簡単にいえば、葬式の目的が変わったから。

 

昭和時代からある迷信に「霊柩車を見たら親指を隠せ」というものがある。同じように救急車でもそういう迷信がある。なぜ親指を隠すのか? それは「親をとられないようにするため」だという。

日本は儒教社会で、いいかえれば封建社会世襲制社会だ。長男が父親を継ぐ。親孝行をしなければならない。生は絶対善で、死は悪。自殺は絶対悪。親より先に死ぬのは悪。子孫繁栄が善で、子がいないのは悪。

 

儒教社会では葬式の目的は、故人の後継者の正統性を世間に示すこと。スムーズな権力移行のため。ピラミッドや古墳と同じように。だから、たいそう立派な葬式をやって、多くの参列者を集める。喪主は、ド派手な祭壇をしつらえて、格のある寺院から「導師」を呼んで沢山「包んで」ゴツい戒名をもらう。葬式は沢山お金をかけるのがよくて、参列者からの香典を集めてまかなう。逆にいえば、香典をさしだすことは後継者を承認することを意味する。

大きな会場でとりおこなう。霊柩車も葬式のセットの一つだ。祭壇とおなじで、立派な造作をあつらえた車がよく、会場近隣にも見せつけることになる。

 

しかしいまの社会状況はそうではない。

日本の人口は増え、いまや高齢者人口が多い。時代の変化は速くなって、家業を継ぐことは減った。会社員のように資本をもたない職業の人が増えた。

子孫の数は減った。核家族化した。交流の深い親類の人数が少ない。

故人も子も高齢者が多い。遺族も、自分が死んだときの葬式について考えるようになった。「自分が死んだときに迷惑をかけたくない」と思うようになった。また、大々的な葬式で自分が見せものにされるのはイヤだと思う人も多いだろう。派手な葬式をやっても採算はとれない。参列者も香典もたかがしれている。だから「ベルコ」みたいに、廉価で金額が明瞭で、あらかじめ資金を積み立てておくようなのが増えた。

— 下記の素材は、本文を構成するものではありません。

### src/rtl/enemy_formation_ctrl.sv
// enemy_formation_ctrl
//   Frame-rate controller for the invader swarm. Once per frame it decides the
//   march direction, the formation origin, descent events, and tracks which
//   enemy slots are still alive.
//
// Ports
//   Reset              in   synchronous, active-high reset
//   frame_clk          in   frame-rate clock, one rising edge per video frame
//   start              in   level; begins marching from IDLE or CLEARED
//   hit_valid          in   one-frame pulse: a player shot hit an enemy
//   hit_index          in   slot hit, row-major (row*COLS + col)
//   alive_mask         out  bit i set = slot i alive
//   form_x / form_y    out  formation origin; slot origin = origin + col/row * pitch
//   enemy_direction_X  out  0 = marching left, 1 = marching right
//   enemy_direction_Y  out  high for exactly one frame per descent
//   delete_enemies     out  high while in CLEARED or INVADED
//   wave_clear         out  high in CLEARED
//   invaded            out  high in INVADED
module enemy_formation_ctrl #(
  parameter int COLS         = 8,
  parameter int ROWS         = 4,
  parameter int ENEMY_W      = 50,
  parameter int ENEMY_H      = 44,
  parameter int SPACING_X    = 60,
  parameter int SPACING_Y    = 50,
  parameter int START_X      = 40,
  parameter int START_Y      = 40,
  parameter int STEP_X       = 1,
  parameter int STEP_Y       = 8,
  parameter int LEFT_BOUND   = 0,
  parameter int RIGHT_BOUND  = 639,
  parameter int BOTTOM_BOUND = 420,
  parameter int FRAME_DIV    = 4,
  localparam int N_SLOTS     = COLS * ROWS,
  localparam int IDX_W       = $clog2(N_SLOTS)
) (
  input  logic               Reset,
  input  logic               frame_clk,
  input  logic               start,
  input  logic               hit_valid,
  input  logic [IDX_W-1:0]   hit_index,
  output logic [N_SLOTS-1:0] alive_mask,
  output logic [9:0]         form_x,
  output logic [9:0]         form_y,
  output logic               enemy_direction_X,
  output logic               enemy_direction_Y,
  output logic               delete_enemies,
  output logic               wave_clear,
  output logic               invaded
);

  localparam int CNT_W = (FRAME_DIV > 1) ? $clog2(FRAME_DIV) : 1;

  typedef enum logic [2:0] {
    ST_IDLE,
    ST_MARCH,
    ST_DESCEND,
    ST_CLEARED,
    ST_INVADED
  } state_e;

  state_e             state_q, state_d;
  logic [9:0]         form_x_q, form_x_d;
  logic [9:0]         form_y_q, form_y_d;
  logic               dir_x_q, dir_x_d;
  logic               dir_y_q, dir_y_d;
  logic [N_SLOTS-1:0] alive_mask_q, alive_mask_d;
  logic [CNT_W-1:0]   cnt_q, cnt_d;
  logic               delete_q, delete_d;
  logic               wave_clear_q, wave_clear_d;
  logic               invaded_q, invaded_d;

  // Occupancy per column and per row of the current (pre-hit) mask.
  logic [COLS-1:0] col_any;
  logic [ROWS-1:0] row_any;
  logic [11:0]     lcol, rcol, brow;
  logic [11:0]     left_ext, right_ext, bot_ext;
  logic            tick;

  // NOTE: every variable assigned in an always_comb gets a default on the
  // first lines of the block, so no path can leave it unassigned and infer a latch.
  always_comb begin
    col_any = '0;
    row_any = '0;
    for (int r = 0; r < ROWS; r++) begin
      for (int c = 0; c < COLS; c++) begin
        if (alive_mask_q[r*COLS + c]) begin
          col_any[c] = 1'b1;
          row_any[r] = 1'b1;
        end
      end
    end
  end

  always_comb begin
    lcol = '0;
    rcol = '0;
    brow = '0;
    // Descending scan leaves the lowest occupied column; ascending scans the highest.
    for (int c = COLS - 1; c >= 0; c--) if (col_any[c]) lcol = 12'(c);
    for (int c = 0; c < COLS; c++)      if (col_any[c]) rcol = 12'(c);
    for (int r = 0; r < ROWS; r++)      if (row_any[r]) brow = 12'(r);
  end

  // 12-bit arithmetic leaves headroom above the 10-bit origin so no sum wraps.
  assign left_ext  = 12'(form_x_q) + 12'(lcol * SPACING_X);
  assign right_ext = 12'(form_x_q) + 12'(rcol * SPACING_X) + 12'(ENEMY_W);
  assign bot_ext   = 12'(form_y_q) + 12'(brow * SPACING_Y) + 12'(ENEMY_H);
  assign tick      = (cnt_q == CNT_W'(FRAME_DIV - 1));

  always_comb begin
    state_d      = state_q;
    form_x_d     = form_x_q;
    form_y_d     = form_y_q;
    dir_x_d      = dir_x_q;
    dir_y_d      = 1'b0;  // a descent flag lives for exactly one frame
    alive_mask_d = alive_mask_q;
    cnt_d        = cnt_q;

    // Hits land on the same edge as any movement decision, which itself
    // still sees the pre-hit mask.
    if ((state_q == ST_MARCH || state_q == ST_DESCEND) && hit_valid &&
        (int'(hit_index) < N_SLOTS)) begin
      alive_mask_d[hit_index] = 1'b0;
    end

    // An empty swarm wins over any pending tick, turn or descent.
    if (alive_mask_q == '0 &&
        (state_q == ST_IDLE || state_q == ST_MARCH || state_q == ST_DESCEND)) begin
      state_d = ST_CLEARED;
    end else begin
      case (state_q)
        ST_IDLE: begin
          if (start) begin
            state_d = ST_MARCH;
            cnt_d   = '0;
          end
        end
        ST_MARCH: begin
          if (tick) begin
            cnt_d = '0;
            if ((dir_x_q && (right_ext + 12'(STEP_X) > 12'(RIGHT_BOUND + 1))) ||
                (!dir_x_q && (left_ext < 12'(LEFT_BOUND + STEP_X)))) begin
              form_y_d = form_y_q + 10'(STEP_Y);
              dir_x_d  = ~dir_x_q;
              dir_y_d  = 1'b1;
              state_d  = ST_DESCEND;
            end else if (dir_x_q) begin
              form_x_d = form_x_q + 10'(STEP_X);
            end else begin
              form_x_d = form_x_q - 10'(STEP_X);
            end
          end else begin
            cnt_d = cnt_q + 1'b1;
          end
        end
        ST_DESCEND: begin
          cnt_d   = '0;
          state_d = (bot_ext >= 12'(BOTTOM_BOUND)) ? ST_INVADED : ST_MARCH;
        end
        ST_CLEARED: begin
          if (start) begin
            state_d      = ST_MARCH;
            form_x_d     = 10'(START_X);
            form_y_d     = 10'(START_Y);
            dir_x_d      = 1'b1;
            alive_mask_d = '1;
            cnt_d        = '0;
          end
        end
        default: ;  // ST_INVADED: frozen until Reset
      endcase
    end

    wave_clear_d = (state_d == ST_CLEARED);
    invaded_d    = (state_d == ST_INVADED);
    delete_d     = wave_clear_d || invaded_d;
  end

  // NOTE: this codebase resets synchronously on an active-high Reset, so the
  // reset branch sits inside the clocked block with only frame_clk in the sensitivity list.
  // NOTE: state registers use non-blocking assignments so every flop samples
  // the pre-edge values and the update order within the block cannot matter.
  always_ff @(posedge frame_clk) begin
    if (Reset) begin
      state_q      <= ST_IDLE;
      form_x_q     <= 10'(START_X);
      form_y_q     <= 10'(START_Y);
      dir_x_q      <= 1'b1;
      dir_y_q      <= 1'b0;
      alive_mask_q <= '1;
      cnt_q        <= '0;
      delete_q     <= 1'b0;
      wave_clear_q <= 1'b0;
      invaded_q    <= 1'b0;
    end else begin
      state_q      <= state_d;
      form_x_q     <= form_x_d;
      form_y_q     <= form_y_d;
      dir_x_q      <= dir_x_d;
      dir_y_q      <= dir_y_d;
      alive_mask_q <= alive_mask_d;
      cnt_q        <= cnt_d;
      delete_q     <= delete_d;
      wave_clear_q <= wave_clear_d;
      invaded_q    <= invaded_d;
    end
  end

  assign alive_mask        = alive_mask_q;
  assign form_x            = form_x_q;
  assign form_y            = form_y_q;
  assign enemy_direction_X = dir_x_q;
  assign enemy_direction_Y = dir_y_q;
  assign delete_enemies    = delete_q;
  assign wave_clear        = wave_clear_q;
  assign invaded           = invaded_q;

endmodule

いまの日本では、人の死は日常的だ。人はいずれ死ぬ。しかも死ぬ人が多い。「死」について考えることから逃れられない時代だ。

そうすると葬式の目的が、世間さまに見せつけることではなく、遺族のグリーフケア、死の意義をみいだすレジリエンスになった。いわゆる家族葬のような、小規模で静かな葬式のニーズが高まった。

派手な祭壇も霊柩車も要らない。「導師」が果たすべき務めは、権力移行に「箔をつける」ことではなくて、遺族の癒やし、カウンセリングになってくる。さらには、宗教者ではなく医療関係者が求められてくるかもしれない。

 

日本人は「無宗教」といったところで、昔ならば何でもかんでもよさそうなものを寄せ集める、いわば多宗教・無節操だった。いまは、いかにコストパフォーマンスを高めコンパクトにするか、宗教の意味が問い直されている。